While 4/20 may have been just a few weeks ago, activist Robert Moore said that it’s not time to stop protesting until cannabis is available to all patients that need it.
Moore’s group, World Cannabis, is organizing this weekend’s Global Marijuana March, an international protest against cannabis prohibition.
While the event will take place in cities across the world, Moore said the Vancouver march aims to highlight the closure of 90 per cent of the city’s medical cannabis dispensaries.
“If 4/20 was a protest as well as a farmer’s market and celebration, this is more of just a protest,” said Moore. “The point is to bring awareness, the turnout we had at 4/20 was great, but we haven’t freed the weed yet and maybe we need an event like this every month to bring awareness.”
The march begins at the Vancouver Art Gallery, where Moore said it will move across the Granville Bridge before ending in front of City Hall, where a market will be set up for the remainder of the evening.
“We want to save the dispensaries,” said Moore. “We really want the city to do a revisit and talk about the regulations.

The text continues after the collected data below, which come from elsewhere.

$ cat src/rtl/mainfsm.sv
// mainfsm -- Moore control FSM of a multicycle ARM-style processor.
// Sequences fetch, decode, memory, execute, writeback and branch steps.
// Every output is decoded from the state register only; Op/Funct only
// steer the next-state logic.
// Ports:
//   clk, reset            : clock, asynchronous active-high reset
//   Op[1:0], Funct[5:0]   : instr[27:26], instr[25:20]
//   IRWrite, AdrSrc, ALUSrcA, ALUSrcB, ResultSrc, NextPC,
//   RegW, MemW, Branch, ALUOp : datapath control word
//   State[3:0]            : current state encoding (debug)
module mainfsm (
  input  logic       clk,
  input  logic       reset,
  input  logic [1:0] Op,
  input  logic [5:0] Funct,
  output logic       IRWrite,
  output logic       AdrSrc,
  output logic [1:0] ALUSrcA,
  output logic [1:0] ALUSrcB,
  output logic [1:0] ResultSrc,
  output logic       NextPC,
  output logic       RegW,
  output logic       MemW,
  output logic       Branch,
  output logic       ALUOp,
  output logic [3:0] State
);

  typedef enum logic [3:0] {
    FETCH    = 4'd0,
    DECODE   = 4'd1,
    MEMADR   = 4'd2,
    MEMRD    = 4'd3,
    MEMWB    = 4'd4,
    MEMWR    = 4'd5,
    EXECUTER = 4'd6,
    EXECUTEI = 4'd7,
    ALUWB    = 4'd8,
    BRANCH   = 4'd9,
    UNKNOWN  = 4'd10
  } state_t;

  state_t r_state;
  state_t w_next;

  // Reset takes effect immediately, even mid-instruction.
  always_ff @(posedge clk or posedge reset) begin
    if (reset) r_state <= FETCH;
    else       r_state <= w_next;
  end

  // Next-state logic. Encodings 11-15 fall into the default and recover
  // to FETCH, the same as UNKNOWN.
  always_comb begin
    w_next = FETCH;
    case (r_state)
      FETCH:    w_next = DECODE;
      DECODE: begin
        case (Op)
          2'b00:   w_next = Funct[5] ? EXECUTEI : EXECUTER;
          2'b01:   w_next = MEMADR;
          2'b10:   w_next = BRANCH;
          default: w_next = UNKNOWN;
        endcase
      end
      MEMADR:   w_next = Funct[0] ? MEMRD : MEMWR;  // LDR : STR
      MEMRD:    w_next = MEMWB;
      EXECUTER: w_next = ALUWB;
      EXECUTEI: w_next = ALUWB;
      default:  w_next = FETCH;
    endcase
  end

  // Moore output decode: everything defaults to 0 and each state only
  // raises what it needs, so RegW/MemW/NextPC are one-hot in time.
  always_comb begin
    IRWrite   = 1'b0;
    AdrSrc    = 1'b0;
    ALUSrcA   = 2'b00;
    ALUSrcB   = 2'b00;
    ResultSrc = 2'b00;
    NextPC    = 1'b0;
    RegW      = 1'b0;
    MemW      = 1'b0;
    Branch    = 1'b0;
    ALUOp     = 1'b0;
    case (r_state)
      FETCH: begin
        IRWrite   = 1'b1;
        NextPC    = 1'b1;
        ALUSrcA   = 2'b01;
        ALUSrcB   = 2'b10;
        ResultSrc = 2'b10;
      end
      DECODE: begin
        // PC+8 computed here so it can serve as R15 during execute.
        ALUSrcA   = 2'b01;
        ALUSrcB   = 2'b10;
        ResultSrc = 2'b10;
      end
      MEMADR: begin
        ALUSrcB = 2'b01;
      end
      MEMRD: begin
        AdrSrc = 1'b1;
      end
      MEMWB: begin
        ResultSrc = 2'b01;
        RegW      = 1'b1;
      end
      MEMWR: begin
        AdrSrc = 1'b1;
        MemW   = 1'b1;
      end
      EXECUTER: begin
        ALUOp = 1'b1;
      end
      EXECUTEI: begin
        ALUSrcB = 2'b01;
        ALUOp   = 1'b1;
      end
      ALUWB: begin
        RegW = 1'b1;
      end
      BRANCH: begin
        ALUSrcA   = 2'b10;
        ALUSrcB   = 2'b01;
        ResultSrc = 2'b10;
        Branch    = 1'b1;
      end
      default: ;
    endcase
  end

  assign State = r_state;

endmodule

$ cat config.mk
export PLATFORM = sky130hd
export DESIGN_NAME = mainfsm
export DESIGN_NICKNAME = d
export VERILOG_FILES = /design/src/rtl/mainfsm.sv
export SDC_FILE = /design/constraint.sdc
export NUM_CORES = 1
export LEC_CHECK = 0
export CAP_MARGIN = 20
export CORE_AREA = 2 2 39 41
export CTS_CLUSTER_DIAMETER = 30
export DETAILED_ROUTE_END_ITERATION = 16
export DIE_AREA = 0 0 41 43
export MAX_ROUTING_LAYER = met4
export PLACE_DENSITY_LB_ADDON = 0.05
export SYNTH_ARGS = -nofsm -noshare
export SYNTH_HDL_FRONTEND = slang
export SYNTH_SLANG_ARGS = --single-unit
export TNS_END_PERCENT = 100
$ cat constraint.sdc
create_clock -name clk -period 3.1 [get_ports clk]
set_clock_uncertainty 0.15 [all_clocks]
set_input_delay 0.775 -clock clk [delete_from_list [all_inputs] [get_ports clk]]
set_output_delay 0.775 -clock clk [all_outputs]
set_load 0.01 [all_outputs]
==> results of run 1 <==
==> worst max-delay path: stages (launching register included) <==
cell,delay (ns)
sky130_fd_sc_hd__dfrtp_1,0.59
sky130_fd_sc_hd__nor3b_2,0.28
sky130_fd_sc_hd__nand2_1,0.14
sky130_fd_sc_hd__o31ai_2,0.09
sky130_fd_sc_hd__clkdlybuf4s50_1,0.56
==> area by class of cell <==
type / instances / area [um2]
clock buffer: 3 / 22.5
fill: 145 / 798
inverter: 3 / 13.8
multi-input combinational: 31 / 209
sequential: 4 / 100
tap: 16 / 20.0
timing repair buffer: 22 / 220
==> power by group through the flow <==
stage | Combinational, W | Sequential (W) | Clock, W
2_1_floorplan | 0.000305 | 0.000111 | 0
3_3_place_gp | 0.000443 | 0.000149 | 0
3_5_place_dp | 0.000444 | 0.000148 | 0
4_1_cts | 0.000445 | 0.000147 | 0.0000673
5_1_grt | 0.000474 | 0.000155 | 0.0000714
6_report | 0.000439 | 0.000146 | 0.0000648
==> worst paths after layout <==
path / from / to / slack, ns / cells after the start
min reg2reg: State[3]$_DFF_PP0_ / State[3]$_DFF_PP0_ / 0.46 / 1
max reg2reg: State[1]$_DFF_PP0_ / State[1]$_DFF_PP0_ / 1.70 / 3
min in group asynchronous: reset / State[0]$_DFF_PP0_ / 0.57 / 2
max: State[1]$_DFF_PP0_ / ALUSrcB[0] / 0.27 / 4
max in group asynchronous: reset / State[2]$_DFF_PP0_ / 2.09 / 2
min: State[3]$_DFF_PP0_ / State[3]$_DFF_PP0_ / 0.46 / 1
==> cell families after synthesis <==
logic type,synth area share [%]
xor+xnor,6.93
flops,26.4
simple gates,31.0
compound gates,17.2
buf+inv,18.5
==> placed cells by master (no fill, tap or decap), types with 3 or more instances in the layout <==
master	count
sky130_fd_sc_hd__clkdlybuf4s50_1	22
sky130_fd_sc_hd__nor2_1	5
sky130_fd_sc_hd__dfrtp_1	4
sky130_fd_sc_hd__nor2_2	3
sky130_fd_sc_hd__clkbuf_4	3
==> metrics by stage <==
stage	setup slack [ns]	area, um2	instances	util, %	hold WS (ns)
6_report	0.274	586	79	42.3	0.465
5_1_grt	0.134	586	79	42.3	0.494
4_1_cts	0.249	586	79	42.3	0.462
3_5_place_dp	0.506	563	76	40.7	0.457
3_3_place_gp	0.491	563	76	40.7	0.447
2_1_floorplan	0.907	379	44	-	0.391
==> per-layer routing <==
| layer | up-vias | routed length, um | part of all wire, % | global-route usage, % |
|---|---|---|---|---|
| met4 | 0 | 16 | 2.0 | 8.00 |
| li1 | 182 | - | - | - |
| met2 | 12 | 395 | 49 | 16.6 |
| met5 | - | 0 | 0 | - |
| met3 | 2 | 41 | 5.1 | 1.57 |
| met1 | 147 | 354 | 44 | 10.8 |
==> run_results.csv, run 1 <==
group,metric,value,unit
outcome,outcome,"finished, final reports clean",
route,initial_drc_count,4,
floorplan,num_rows,14,
power,power_leakage,0.231,nW
power,power_density,1110,nW/um2
floorplan,die_y,43,um
floorplan,core_region_area,1380,um2
placement,place.detailed.hpwl,618,um
route,route.detailed.drc,0,
placement,gpl.final_weighted_congestion,0.620,
power,internal_power,0.000378,W
synth,dominantRegCellSynth,"sky130_fd_sc_hd__dfrtp_1",
synth,synth-warning-count,0,
synth,synth_fp_nets,54,
route,dr_total_vias,343,
power,power.share.combinational,67.6,%
clocking,cts_tree,"done",
clocking,clk_pin_slew,0.04,ns
floorplan,die-area,1760,um2
setup_path,setup.worst_path.class,"reg2out",
final_layout,antennaDiodeCount,0,
synth,mappedNetlistArea,379,um2
clocking,worst_skew_pair.late_latency,0.24,ns
timing,share_of_the_cycle_needed_by_the_critical_path_after_routing,91.1,%
power,power,0.000650,W
clocking,clock_tree.htree_level_count,1,
synth,synth_top_cell_by_area,"sky130_fd_sc_hd__dfrtp_1",
synth,synth.area.top_cells,"sky130_fd_sc_hd__dfrtp_1 (26%), sky130_fd_sc_hd__buf_6 (8.9%), sky130_fd_sc_hd__buf_4 (5.9%)",
clocking,cts_made_buffers,3,
clocking,root_buffer,"sky130_fd_sc_hd__clkbuf_4",
final_layout,syn_to_final_growth,54.5,%
timing,timing_hold_violations_final,0,
setup_path,crit_required,2.17,ns
power,sequentialPowerShare,22.5,%
timing,min_period,2.83,ns
floorplan,floorplan.die.width,41,um
final_layout,layout_cell_share_with_drive_strength_beyond_1,20.6,%
clocking,post_cts_resized,0,
floorplan,initial_utilization,27.4,%
setup_path,cp-end-kind,"primary output",
timing,achievable-frequency,354,MHz
timing,slew_viol_final,0,
synth,yosys.area.top_type_share,26.4,%
clocking,holdBufCountCts,0,
setup_path,critical_path_at,1.90,ns
route,post_drt_wl_per_cell,10.2,um
setup_path,worst_setup_path_start_kind,"register",
timing,setup_viol,0,
synth,number_of_flops_mapped_to_enable_cells_by_yosys,0,
floorplan,design.portCount,27,
synth,synth_async_sr_flop_share,100,%
timing,totalNegativeSetupSlack,0,ns
global_route,antenna_found_initial,0,
synth,yosys_register_bits,4,
timing,max_slew.worst_pin.slew,0.614,ns
power,power.share.clock,10.0,%
job,count_of_max_cap_constraint_violations,0,
global_route,maximum_number_of_pins_on_one_net_before_global_route_repair,17,
global_route,grt.total_usage,10.5,%
final_layout,num-nets-final,75,
worst_hold_path,worst_hold_path_type,"reg2reg",
route,detail_route.wirelength,807,um
global_route,wire_length_of_the_first_global_routing_pass,1.18,mm
global_route,grt_pass1_vias,293,
synth,synth.yosys.seq_area_share,26.4,%
synth,most_instantiated_cells_after_synthesis,"sky130_fd_sc_hd__nor2_1 (5), sky130_fd_sc_hd__dfrtp_1 (4), sky130_fd_sc_hd__buf_4 (3), sky130_fd_sc_hd__buf_6 (3), sky130_fd_sc_hd__nor2_2 (3)",
synth,avgSynthCellArea,8.62,um2
route,dr.pass1.iters,2,
synth,ys_types,24,
clocking,clock_sink_count,4,
synth,synthesis.instances,44,
timing,rsz_0062_raised_after_global_routing,"false",
setup_path,crit_fanout,16,
synth,yosys.cell_count.top_type,"sky130_fd_sc_hd__nor2_1",
clocking,cts_max_path_buffers,2,
power,ir_drop,0.452,mV
clocking,post_cts_buffers,0,
final_layout,largest_register_ff_count,4,
placement,port_buffers,22,
timing,timing.slew.headroom,59.1,%
route,ant_nets,0,
power,p_switching,0.000272,W
route,vias_per_cell,4.34,
power,power.share.switching,41.8,%
global_route,grt-ovfl-total,0,
No activity file was read; power rests on OpenSTA's default activity.
==> run 2: changes to the inputs <==
Settings changed: GPL_TIMING_DRIVEN set to 1.
==> results of run 2 <==
No change in the layout: final DEF, timing and power equal those of run 1.
==> run 3: changes to the inputs <==
Settings changed: CAP_MARGIN 20 to not set, PLACE_DENSITY set to 0.74, PLACE_DENSITY_LB_ADDON 0.05 to not set.
==> run 3 against run 2 <==
Combinational power decreased by 1%. Utilization did not move. Clock-buffer cell count is the same. Sequential power is essentially flat. Clock power down 0.9%. Die area is the same. Power fell by 1.0%. Final cell count unchanged. Routed wire length decreased by 10%. Global-route usage down 1.1 points. Critical path type unchanged. Largest cell class unchanged. Largest power group unchanged.
==> run_results.csv, run 3 (same netlist as run 1, synthesis figures left out) <==
group,metric,value,unit
route,post_drt_wl_per_cell,9.19,um
floorplan,die-area,1760,um2
global_route,grt_pass1_vias,262,
final_layout,antennaDiodeCount,0,
clocking,cts_max_path_buffers,2,
global_route,grt.total_usage,9.39,%
final_layout,layout_cell_share_with_drive_strength_beyond_1,20.6,%
final_layout,mostFrequentLayoutCells,"sky130_fd_sc_hd__clkdlybuf4s50_1 (22), sky130_fd_sc_hd__nor2_1 (5), sky130_fd_sc_hd__dfrtp_1 (4), sky130_fd_sc_hd__nor2_2 (3), sky130_fd_sc_hd__clkbuf_4 (3)",
placement,gpl.final_weighted_congestion,0.701,
timing,fin_hold_ws,0.452,ns
clocking,worst_skew_pair.late_latency,0.23,ns
final_layout,largest_register_ff_count,4,
setup_path,worst_setup_path_start_kind,"register",
outcome,outcome,"finished, final reports clean",
clocking,post_cts_resized,0,
setup_path,crit_fanout,16,
floorplan,num_rows,14,
global_route,wire_length_of_the_first_global_routing_pass,1.05,mm
final_layout,num-nets-final,75,
clocking,post_cts_buffers,0,
timing,timing.slew.headroom,59.7,%
route,dr_total_vias,353,
job,count_of_max_cap_constraint_violations,0,
power,power_density,1100,nW/um2
timing,timing_hold_violations_final,0,
global_route,grt-ovfl-total,0,
placement,port_buffers,22,
timing,setup_viol,0,
timing,achievable-frequency,357,MHz
power,power_leakage,0.231,nW
setup_path,critical_path_at,1.88,ns
route,dr.pass1.iters,4,
timing,totalNegativeSetupSlack,0,ns
worst_hold_path,worst_hold_path_type,"reg2reg",
route,route.detailed.drc,0,
timing,max_slew.worst_pin.slew,0.605,ns
final_layout,layout.cells.most_common,"sky130_fd_sc_hd__clkdlybuf4s50_1",
route,ant_nets,0,
setup_path,cp-end-kind,"primary output",
clocking,clk_pin_slew,0.04,ns
floorplan,die_y,43,um
setup_path,crit_required,2.17,ns
floorplan,floorplan.die.width,41,um
setup_path,setup.worst_path.class,"reg2out",
timing,slew_viol_final,0,
setup_path,rr_startpoint,"State[1]$_DFF_PP0_",
clocking,root_buffer,"sky130_fd_sc_hd__clkbuf_4",
power,power,0.000643,W
floorplan,core_region_area,1380,um2
placement,place.detailed.hpwl,569,um
floorplan,initial_utilization,27.4,%
route,vias_per_cell,4.47,
final_layout,syn_to_final_growth,54.5,%
setup_path,cp-startpoint,"State[1]$_DFF_PP0_",
power,ir_drop,0.508,mV
worst_hold_path,worst_hold_startpoint,"State[3]$_DFF_PP0_",
clocking,clock_sink_count,4,
timing,share_of_the_cycle_needed_by_the_critical_path_after_routing,90.3,%
clocking,cts_tree,"done",
floorplan,design.portCount,27,
timing,rsz_0062_raised_after_global_routing,"false",
route,detail_route.wirelength,726,um
timing,min_period,2.80,ns
route,initial_drc_count,3,
global_route,maximum_number_of_pins_on_one_net_before_global_route_repair,17,
clocking,cts_made_buffers,3,
clocking,holdBufCountCts,0,
clocking,clock_tree.htree_level_count,1,
global_route,antenna_found_initial,0,
==> run 3: final cells by class <==
cell class	instances	area, um2
inverter	3	13.8
sequential	4	100
timing repair buffer	22	220
multi-input combinational	31	209
tap	16	20.0
clock buffer	3	22.5
fill	157	798
==> run 3: final timing paths <==
kind | endpoint | slack (ns) | depth (start not counted)
setup / recovery | ALUSrcB[0] | 0.30 | 4
hold / removal | State[3]$_DFF_PP0_ | 0.45 | 1
setup reg to reg | State[1]$_DFF_PP0_ | 1.72 | 3
hold reg to reg | State[3]$_DFF_PP0_ | 0.45 | 1
max in group asynchronous | State[0]$_DFF_PP0_ | 2.09 | 2
min in group asynchronous | State[3]$_DFF_PP0_ | 0.57 | 2
==> run 3: metrics by stage <==
stage	std cells	utilization, %	instance area, um2	worst slack (ns)
finish	79	42.3	586	0.300
floorplan	44	-	379	0.907
global placement	76	40.7	563	0.540
detailed placement	76	40.7	563	0.521
CTS	79	42.3	586	0.264
global route	79	42.3	586	0.175
==> run 3: power breakdown <==
part / total [W] / internal (W) / leakage, nW / switching, W
logic: 0.000434 / 0.000261 / 0.165 / 0.000173
clock network: 0.0000642 / 0.0000433 / 0.0138 / 0.0000210
registers: 0.000145 / 0.0000739 / 0.0514 / 0.0000710
total: 0.000643 / 0.000378 / 0.231 / 0.000265
==> run 3: layer usage <==
layer	up-vias	global-route usage (%)	wire [um]
li1	179	-	-
met1	157	9.74	285
met2	17	13.4	367
met3	0	6.28	73
met4	0	4.00	0
met5	-	-	0
==> run 3: critical path, stage by stage, from the launching register on <==
cell and delay, ns:
sky130_fd_sc_hd__dfrtp_1 0.59, sky130_fd_sc_hd__nor3b_2 0.27, sky130_fd_sc_hd__nand2_1 0.14, sky130_fd_sc_hd__o31ai_2 0.08, sky130_fd_sc_hd__clkdlybuf4s50_1 0.56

A lot has changed since they originally looked at the rules and regulations.”
Moore said he hopes the outpouring of opposition to the city’s regulation program will cause officials to take a second look at their rules, despite Councillor Kerry Jang saying that the framework won’t be reviewed for a few years until the federal Liberal government completes their promise of legalization.
“If we have enough people pissed off and enough people pushing it, maybe we can force their hand,” said Moore. “It looks like their mind is made up, but it doesn’t seem like they were listening to the community.”
Moore said many advocates claim the city wasn’t listening to suggestions from the cannabis community while regulations were being made and city hall went ahead with the rules as a way to save face from the national attention they were receiving about the number of dispensaries opening in Vancouver.
“Can we get them to take a second look and what will that take for them to do that?” Moore said. “We’re writing, we’re calling, we’re protesting – hopefully their mind isn’t just made up.”